(Saved entries)
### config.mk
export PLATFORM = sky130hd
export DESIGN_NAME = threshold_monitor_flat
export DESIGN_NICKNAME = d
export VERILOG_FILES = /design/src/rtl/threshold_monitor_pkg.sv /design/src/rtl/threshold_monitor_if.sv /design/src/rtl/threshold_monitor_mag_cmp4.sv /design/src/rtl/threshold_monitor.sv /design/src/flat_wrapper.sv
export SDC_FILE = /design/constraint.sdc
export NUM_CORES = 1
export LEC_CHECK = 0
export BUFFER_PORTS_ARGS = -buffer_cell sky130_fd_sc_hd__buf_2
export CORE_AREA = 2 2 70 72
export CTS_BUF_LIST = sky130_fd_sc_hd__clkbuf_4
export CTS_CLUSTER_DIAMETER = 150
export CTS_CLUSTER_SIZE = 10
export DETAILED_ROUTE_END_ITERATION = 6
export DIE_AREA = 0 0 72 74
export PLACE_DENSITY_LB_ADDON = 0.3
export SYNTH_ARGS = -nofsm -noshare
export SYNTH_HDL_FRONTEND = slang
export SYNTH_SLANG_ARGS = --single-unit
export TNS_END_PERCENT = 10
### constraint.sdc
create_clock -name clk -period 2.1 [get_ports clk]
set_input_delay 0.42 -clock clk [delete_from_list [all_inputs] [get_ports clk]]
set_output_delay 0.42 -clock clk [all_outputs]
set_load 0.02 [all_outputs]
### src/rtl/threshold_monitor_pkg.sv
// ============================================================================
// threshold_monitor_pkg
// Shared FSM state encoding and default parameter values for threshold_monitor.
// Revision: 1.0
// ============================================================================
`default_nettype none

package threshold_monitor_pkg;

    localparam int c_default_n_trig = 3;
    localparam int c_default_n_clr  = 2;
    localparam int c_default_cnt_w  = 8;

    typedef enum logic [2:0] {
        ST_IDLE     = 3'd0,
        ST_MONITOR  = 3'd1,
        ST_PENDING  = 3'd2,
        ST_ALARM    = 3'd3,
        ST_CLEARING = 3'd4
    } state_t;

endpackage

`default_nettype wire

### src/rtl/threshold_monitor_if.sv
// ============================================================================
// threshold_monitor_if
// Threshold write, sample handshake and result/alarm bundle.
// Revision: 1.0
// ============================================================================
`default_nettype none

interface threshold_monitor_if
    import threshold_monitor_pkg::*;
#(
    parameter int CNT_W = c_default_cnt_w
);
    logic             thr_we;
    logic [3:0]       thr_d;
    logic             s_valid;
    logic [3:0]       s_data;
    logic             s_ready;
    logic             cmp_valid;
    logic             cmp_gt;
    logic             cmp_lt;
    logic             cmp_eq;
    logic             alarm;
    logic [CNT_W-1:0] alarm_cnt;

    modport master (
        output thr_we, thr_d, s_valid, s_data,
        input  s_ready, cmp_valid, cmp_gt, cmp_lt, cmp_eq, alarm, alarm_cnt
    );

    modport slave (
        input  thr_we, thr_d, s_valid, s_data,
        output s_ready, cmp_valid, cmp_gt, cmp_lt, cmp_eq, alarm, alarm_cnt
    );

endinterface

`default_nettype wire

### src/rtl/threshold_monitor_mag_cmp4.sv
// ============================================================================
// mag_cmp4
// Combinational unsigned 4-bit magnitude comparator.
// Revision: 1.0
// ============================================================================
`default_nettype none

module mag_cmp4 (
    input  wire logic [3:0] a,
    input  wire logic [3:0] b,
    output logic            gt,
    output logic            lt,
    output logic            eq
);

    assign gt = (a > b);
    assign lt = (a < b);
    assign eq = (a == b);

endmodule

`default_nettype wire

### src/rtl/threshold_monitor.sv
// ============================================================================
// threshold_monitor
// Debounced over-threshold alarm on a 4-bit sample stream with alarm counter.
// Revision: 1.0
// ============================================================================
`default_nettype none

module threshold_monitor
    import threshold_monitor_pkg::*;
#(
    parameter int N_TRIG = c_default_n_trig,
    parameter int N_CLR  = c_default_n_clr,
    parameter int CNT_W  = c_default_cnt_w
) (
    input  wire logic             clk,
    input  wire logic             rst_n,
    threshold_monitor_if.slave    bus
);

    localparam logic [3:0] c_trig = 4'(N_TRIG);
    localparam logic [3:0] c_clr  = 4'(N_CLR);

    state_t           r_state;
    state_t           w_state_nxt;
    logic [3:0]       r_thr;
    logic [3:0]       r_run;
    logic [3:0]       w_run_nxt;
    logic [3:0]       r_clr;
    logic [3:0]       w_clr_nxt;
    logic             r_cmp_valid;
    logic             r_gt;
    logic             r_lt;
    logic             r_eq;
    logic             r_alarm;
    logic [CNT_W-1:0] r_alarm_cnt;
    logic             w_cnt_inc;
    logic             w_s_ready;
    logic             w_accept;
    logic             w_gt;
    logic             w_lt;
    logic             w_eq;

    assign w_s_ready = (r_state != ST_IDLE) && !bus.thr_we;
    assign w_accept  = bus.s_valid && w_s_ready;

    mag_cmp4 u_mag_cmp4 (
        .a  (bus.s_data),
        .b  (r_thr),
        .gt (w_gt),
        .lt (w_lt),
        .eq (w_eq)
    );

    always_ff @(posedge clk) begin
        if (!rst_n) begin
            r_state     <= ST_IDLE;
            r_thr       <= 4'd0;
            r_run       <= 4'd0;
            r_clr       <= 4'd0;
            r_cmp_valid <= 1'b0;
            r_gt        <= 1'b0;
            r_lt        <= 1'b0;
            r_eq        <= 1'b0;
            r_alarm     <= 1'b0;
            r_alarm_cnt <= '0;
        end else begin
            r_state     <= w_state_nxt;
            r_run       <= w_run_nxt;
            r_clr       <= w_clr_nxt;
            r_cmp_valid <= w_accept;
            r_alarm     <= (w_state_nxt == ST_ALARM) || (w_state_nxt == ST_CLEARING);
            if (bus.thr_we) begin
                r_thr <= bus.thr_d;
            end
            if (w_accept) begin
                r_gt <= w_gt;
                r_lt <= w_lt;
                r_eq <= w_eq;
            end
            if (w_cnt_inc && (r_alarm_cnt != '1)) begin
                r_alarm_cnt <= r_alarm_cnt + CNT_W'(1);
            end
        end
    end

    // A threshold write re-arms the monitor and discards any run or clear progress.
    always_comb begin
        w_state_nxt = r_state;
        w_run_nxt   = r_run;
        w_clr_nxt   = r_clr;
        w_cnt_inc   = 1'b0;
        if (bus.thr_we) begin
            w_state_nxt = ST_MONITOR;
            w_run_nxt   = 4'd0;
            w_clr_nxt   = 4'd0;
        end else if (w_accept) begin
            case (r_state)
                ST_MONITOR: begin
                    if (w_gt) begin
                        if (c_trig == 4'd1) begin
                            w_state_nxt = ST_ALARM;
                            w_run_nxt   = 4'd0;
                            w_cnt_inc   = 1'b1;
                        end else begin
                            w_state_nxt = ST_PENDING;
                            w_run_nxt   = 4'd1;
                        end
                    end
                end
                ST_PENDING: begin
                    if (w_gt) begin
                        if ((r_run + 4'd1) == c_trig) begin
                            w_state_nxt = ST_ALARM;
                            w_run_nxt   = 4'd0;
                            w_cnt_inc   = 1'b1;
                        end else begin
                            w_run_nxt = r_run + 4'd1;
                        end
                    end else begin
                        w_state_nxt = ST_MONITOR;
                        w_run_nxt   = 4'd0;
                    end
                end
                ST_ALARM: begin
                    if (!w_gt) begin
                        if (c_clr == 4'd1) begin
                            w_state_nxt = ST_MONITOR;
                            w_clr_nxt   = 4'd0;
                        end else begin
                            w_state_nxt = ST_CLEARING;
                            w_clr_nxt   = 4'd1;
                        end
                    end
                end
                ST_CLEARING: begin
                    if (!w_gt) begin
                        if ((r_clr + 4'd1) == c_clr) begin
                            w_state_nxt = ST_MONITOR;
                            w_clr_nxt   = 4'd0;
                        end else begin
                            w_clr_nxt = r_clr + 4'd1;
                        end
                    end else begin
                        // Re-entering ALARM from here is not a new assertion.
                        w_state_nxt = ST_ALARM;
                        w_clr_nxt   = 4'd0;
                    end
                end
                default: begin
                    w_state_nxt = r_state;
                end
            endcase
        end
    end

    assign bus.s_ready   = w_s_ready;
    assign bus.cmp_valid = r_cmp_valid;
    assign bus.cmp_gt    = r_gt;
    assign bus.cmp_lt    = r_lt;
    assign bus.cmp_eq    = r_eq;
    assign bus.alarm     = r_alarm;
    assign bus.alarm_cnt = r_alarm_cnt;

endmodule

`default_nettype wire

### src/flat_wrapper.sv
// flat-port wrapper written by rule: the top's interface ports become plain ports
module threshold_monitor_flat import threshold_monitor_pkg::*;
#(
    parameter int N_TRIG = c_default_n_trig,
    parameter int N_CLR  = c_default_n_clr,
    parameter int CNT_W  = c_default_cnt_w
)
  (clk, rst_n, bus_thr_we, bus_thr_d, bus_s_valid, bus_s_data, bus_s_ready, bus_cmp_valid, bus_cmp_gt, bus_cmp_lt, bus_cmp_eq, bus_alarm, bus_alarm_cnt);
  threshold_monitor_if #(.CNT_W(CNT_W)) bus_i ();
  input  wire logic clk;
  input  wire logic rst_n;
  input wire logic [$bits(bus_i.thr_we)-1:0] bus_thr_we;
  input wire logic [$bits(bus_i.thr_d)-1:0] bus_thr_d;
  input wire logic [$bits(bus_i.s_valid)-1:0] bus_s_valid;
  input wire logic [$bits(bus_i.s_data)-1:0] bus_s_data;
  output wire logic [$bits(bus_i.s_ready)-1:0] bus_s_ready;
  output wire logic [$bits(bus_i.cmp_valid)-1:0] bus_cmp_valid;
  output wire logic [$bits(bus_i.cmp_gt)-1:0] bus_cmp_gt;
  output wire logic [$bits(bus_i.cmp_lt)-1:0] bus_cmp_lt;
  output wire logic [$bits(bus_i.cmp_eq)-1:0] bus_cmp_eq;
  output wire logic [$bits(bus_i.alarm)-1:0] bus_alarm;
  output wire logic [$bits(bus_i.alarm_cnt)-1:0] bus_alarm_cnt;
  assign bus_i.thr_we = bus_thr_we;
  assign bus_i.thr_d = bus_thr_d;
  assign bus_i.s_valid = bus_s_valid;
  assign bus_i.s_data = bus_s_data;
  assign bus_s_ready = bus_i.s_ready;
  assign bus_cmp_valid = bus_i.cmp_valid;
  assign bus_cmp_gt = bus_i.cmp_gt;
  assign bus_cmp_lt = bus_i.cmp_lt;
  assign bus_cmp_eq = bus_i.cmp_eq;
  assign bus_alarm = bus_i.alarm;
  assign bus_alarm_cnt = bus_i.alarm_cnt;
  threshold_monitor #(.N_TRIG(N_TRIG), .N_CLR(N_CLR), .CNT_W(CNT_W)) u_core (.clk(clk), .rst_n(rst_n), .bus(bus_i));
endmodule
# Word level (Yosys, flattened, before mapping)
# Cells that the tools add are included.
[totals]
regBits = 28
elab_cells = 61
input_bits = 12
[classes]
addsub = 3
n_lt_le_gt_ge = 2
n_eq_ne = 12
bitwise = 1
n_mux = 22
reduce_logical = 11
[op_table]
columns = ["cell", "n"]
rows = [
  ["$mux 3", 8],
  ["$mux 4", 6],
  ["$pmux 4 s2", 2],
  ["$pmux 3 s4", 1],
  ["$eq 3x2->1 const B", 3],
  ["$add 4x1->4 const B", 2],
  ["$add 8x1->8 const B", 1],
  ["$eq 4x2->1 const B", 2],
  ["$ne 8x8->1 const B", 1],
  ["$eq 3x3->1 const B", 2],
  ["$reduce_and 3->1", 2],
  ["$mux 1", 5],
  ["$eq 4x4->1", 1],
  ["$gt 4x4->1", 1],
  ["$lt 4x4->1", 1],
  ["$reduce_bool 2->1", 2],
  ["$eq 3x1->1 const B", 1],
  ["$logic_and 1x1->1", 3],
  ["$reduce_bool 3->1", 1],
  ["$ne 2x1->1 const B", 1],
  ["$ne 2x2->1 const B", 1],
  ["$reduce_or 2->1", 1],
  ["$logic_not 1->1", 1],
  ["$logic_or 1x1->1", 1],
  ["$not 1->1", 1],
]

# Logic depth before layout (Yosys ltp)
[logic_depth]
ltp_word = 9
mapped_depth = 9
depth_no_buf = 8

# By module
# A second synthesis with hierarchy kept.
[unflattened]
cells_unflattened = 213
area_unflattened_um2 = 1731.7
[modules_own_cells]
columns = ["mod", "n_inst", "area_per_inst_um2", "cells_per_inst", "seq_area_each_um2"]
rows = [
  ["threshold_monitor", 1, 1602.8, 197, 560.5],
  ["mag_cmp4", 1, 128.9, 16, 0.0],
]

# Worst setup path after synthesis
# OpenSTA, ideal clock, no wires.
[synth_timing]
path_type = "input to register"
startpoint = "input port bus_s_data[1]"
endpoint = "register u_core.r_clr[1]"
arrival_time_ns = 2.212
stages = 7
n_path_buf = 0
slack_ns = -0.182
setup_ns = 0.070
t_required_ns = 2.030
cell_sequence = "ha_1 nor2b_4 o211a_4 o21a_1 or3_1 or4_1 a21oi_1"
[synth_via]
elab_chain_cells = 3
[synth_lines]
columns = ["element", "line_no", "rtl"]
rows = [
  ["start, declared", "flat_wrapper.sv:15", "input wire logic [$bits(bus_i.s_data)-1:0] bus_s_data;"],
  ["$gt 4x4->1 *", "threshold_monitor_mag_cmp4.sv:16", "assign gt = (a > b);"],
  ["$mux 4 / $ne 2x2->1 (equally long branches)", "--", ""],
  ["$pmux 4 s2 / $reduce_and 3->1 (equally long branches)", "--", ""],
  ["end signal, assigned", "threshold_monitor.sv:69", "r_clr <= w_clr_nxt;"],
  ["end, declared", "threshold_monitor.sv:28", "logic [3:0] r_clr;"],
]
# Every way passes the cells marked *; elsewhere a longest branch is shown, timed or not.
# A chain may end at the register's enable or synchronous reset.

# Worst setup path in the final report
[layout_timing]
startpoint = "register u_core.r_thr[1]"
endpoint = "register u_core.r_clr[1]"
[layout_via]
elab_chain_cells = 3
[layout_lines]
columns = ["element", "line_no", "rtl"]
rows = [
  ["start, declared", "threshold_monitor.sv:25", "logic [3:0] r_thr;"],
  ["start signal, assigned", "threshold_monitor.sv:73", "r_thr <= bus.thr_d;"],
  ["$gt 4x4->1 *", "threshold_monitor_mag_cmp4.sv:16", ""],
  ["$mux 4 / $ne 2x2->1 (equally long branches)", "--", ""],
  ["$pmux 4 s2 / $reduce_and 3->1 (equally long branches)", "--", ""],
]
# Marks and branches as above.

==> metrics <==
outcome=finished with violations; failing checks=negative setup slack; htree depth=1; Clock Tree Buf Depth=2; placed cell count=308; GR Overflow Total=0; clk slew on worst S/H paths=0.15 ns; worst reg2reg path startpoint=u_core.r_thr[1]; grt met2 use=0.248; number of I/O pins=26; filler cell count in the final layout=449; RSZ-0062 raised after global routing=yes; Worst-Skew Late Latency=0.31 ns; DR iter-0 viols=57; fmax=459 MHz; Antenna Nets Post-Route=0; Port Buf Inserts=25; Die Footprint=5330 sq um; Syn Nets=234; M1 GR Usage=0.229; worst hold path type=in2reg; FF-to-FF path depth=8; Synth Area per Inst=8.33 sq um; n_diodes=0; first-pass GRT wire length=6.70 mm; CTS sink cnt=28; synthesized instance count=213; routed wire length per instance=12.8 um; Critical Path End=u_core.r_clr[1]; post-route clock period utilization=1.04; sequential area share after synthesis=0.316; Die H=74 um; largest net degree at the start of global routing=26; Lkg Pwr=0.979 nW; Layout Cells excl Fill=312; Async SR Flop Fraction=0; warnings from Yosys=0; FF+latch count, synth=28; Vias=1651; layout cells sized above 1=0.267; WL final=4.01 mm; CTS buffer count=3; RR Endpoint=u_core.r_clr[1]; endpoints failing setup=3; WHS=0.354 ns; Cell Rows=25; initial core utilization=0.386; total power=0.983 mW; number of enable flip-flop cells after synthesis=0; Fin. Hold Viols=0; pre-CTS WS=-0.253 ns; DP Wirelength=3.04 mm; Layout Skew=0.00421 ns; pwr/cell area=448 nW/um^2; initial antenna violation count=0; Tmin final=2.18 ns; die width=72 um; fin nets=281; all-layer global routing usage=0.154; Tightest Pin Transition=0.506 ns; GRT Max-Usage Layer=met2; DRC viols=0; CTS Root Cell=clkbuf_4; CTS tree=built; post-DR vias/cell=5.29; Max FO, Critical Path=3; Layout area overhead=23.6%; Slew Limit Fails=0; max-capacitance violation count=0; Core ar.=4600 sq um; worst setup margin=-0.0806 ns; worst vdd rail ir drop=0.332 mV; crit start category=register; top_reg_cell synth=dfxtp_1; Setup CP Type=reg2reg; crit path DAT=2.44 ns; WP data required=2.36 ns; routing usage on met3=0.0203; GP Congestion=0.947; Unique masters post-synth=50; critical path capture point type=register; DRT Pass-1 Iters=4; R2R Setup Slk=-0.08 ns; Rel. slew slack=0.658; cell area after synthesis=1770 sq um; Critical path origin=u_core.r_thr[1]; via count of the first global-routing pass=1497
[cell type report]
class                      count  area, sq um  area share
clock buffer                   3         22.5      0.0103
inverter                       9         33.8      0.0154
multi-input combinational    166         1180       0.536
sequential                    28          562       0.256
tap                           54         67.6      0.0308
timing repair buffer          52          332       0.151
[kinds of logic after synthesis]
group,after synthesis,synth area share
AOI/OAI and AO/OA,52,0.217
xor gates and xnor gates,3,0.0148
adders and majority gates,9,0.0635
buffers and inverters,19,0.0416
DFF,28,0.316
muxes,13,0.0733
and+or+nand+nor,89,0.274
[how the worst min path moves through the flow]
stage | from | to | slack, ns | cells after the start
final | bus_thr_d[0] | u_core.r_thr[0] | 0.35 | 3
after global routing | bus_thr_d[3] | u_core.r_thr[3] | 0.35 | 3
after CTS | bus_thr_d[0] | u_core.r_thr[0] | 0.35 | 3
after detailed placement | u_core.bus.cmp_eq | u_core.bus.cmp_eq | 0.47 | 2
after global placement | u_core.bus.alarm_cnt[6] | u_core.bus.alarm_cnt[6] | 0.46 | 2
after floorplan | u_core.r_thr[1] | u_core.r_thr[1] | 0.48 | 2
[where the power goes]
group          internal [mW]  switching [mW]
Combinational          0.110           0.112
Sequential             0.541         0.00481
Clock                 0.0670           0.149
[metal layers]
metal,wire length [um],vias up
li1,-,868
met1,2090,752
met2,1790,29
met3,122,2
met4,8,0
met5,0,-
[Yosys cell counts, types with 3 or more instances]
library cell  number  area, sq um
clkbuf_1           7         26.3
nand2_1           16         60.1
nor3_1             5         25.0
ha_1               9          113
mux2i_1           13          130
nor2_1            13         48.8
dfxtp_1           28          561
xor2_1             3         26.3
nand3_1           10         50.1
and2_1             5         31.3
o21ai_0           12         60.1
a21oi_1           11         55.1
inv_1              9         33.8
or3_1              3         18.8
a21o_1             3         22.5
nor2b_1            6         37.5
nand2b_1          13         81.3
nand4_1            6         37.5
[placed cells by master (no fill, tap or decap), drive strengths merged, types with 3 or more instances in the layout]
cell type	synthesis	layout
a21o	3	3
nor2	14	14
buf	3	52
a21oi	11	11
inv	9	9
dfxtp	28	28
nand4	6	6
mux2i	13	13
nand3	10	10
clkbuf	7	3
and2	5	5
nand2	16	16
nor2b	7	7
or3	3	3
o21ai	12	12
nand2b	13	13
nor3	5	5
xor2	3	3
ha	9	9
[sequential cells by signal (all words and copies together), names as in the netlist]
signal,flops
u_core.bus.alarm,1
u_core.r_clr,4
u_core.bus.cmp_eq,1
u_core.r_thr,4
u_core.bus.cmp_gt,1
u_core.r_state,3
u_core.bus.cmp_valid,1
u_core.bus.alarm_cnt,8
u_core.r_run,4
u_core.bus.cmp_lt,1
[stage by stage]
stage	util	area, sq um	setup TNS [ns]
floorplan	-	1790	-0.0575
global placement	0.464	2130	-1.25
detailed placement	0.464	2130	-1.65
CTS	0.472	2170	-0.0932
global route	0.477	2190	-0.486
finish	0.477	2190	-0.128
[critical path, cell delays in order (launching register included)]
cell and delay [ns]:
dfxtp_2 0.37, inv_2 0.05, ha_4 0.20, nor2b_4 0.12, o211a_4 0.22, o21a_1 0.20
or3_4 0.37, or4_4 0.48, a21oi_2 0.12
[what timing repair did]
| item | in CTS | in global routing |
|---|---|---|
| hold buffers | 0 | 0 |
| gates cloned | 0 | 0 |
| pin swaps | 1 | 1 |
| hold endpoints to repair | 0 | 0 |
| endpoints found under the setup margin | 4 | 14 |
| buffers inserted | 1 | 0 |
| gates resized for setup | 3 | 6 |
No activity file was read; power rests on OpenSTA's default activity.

> Your objective
All lines above containing the string "placement": copy each one.

> Output for this task
after detailed placement | u_core.bus.cmp_eq | u_core.bus.cmp_eq | 0.47 | 2
after global placement | u_core.bus.alarm_cnt[6] | u_core.bus.alarm_cnt[6] | 0.46 | 2
global placement	0.464	2130	-1.25
detailed placement	0.464	2130	-1.65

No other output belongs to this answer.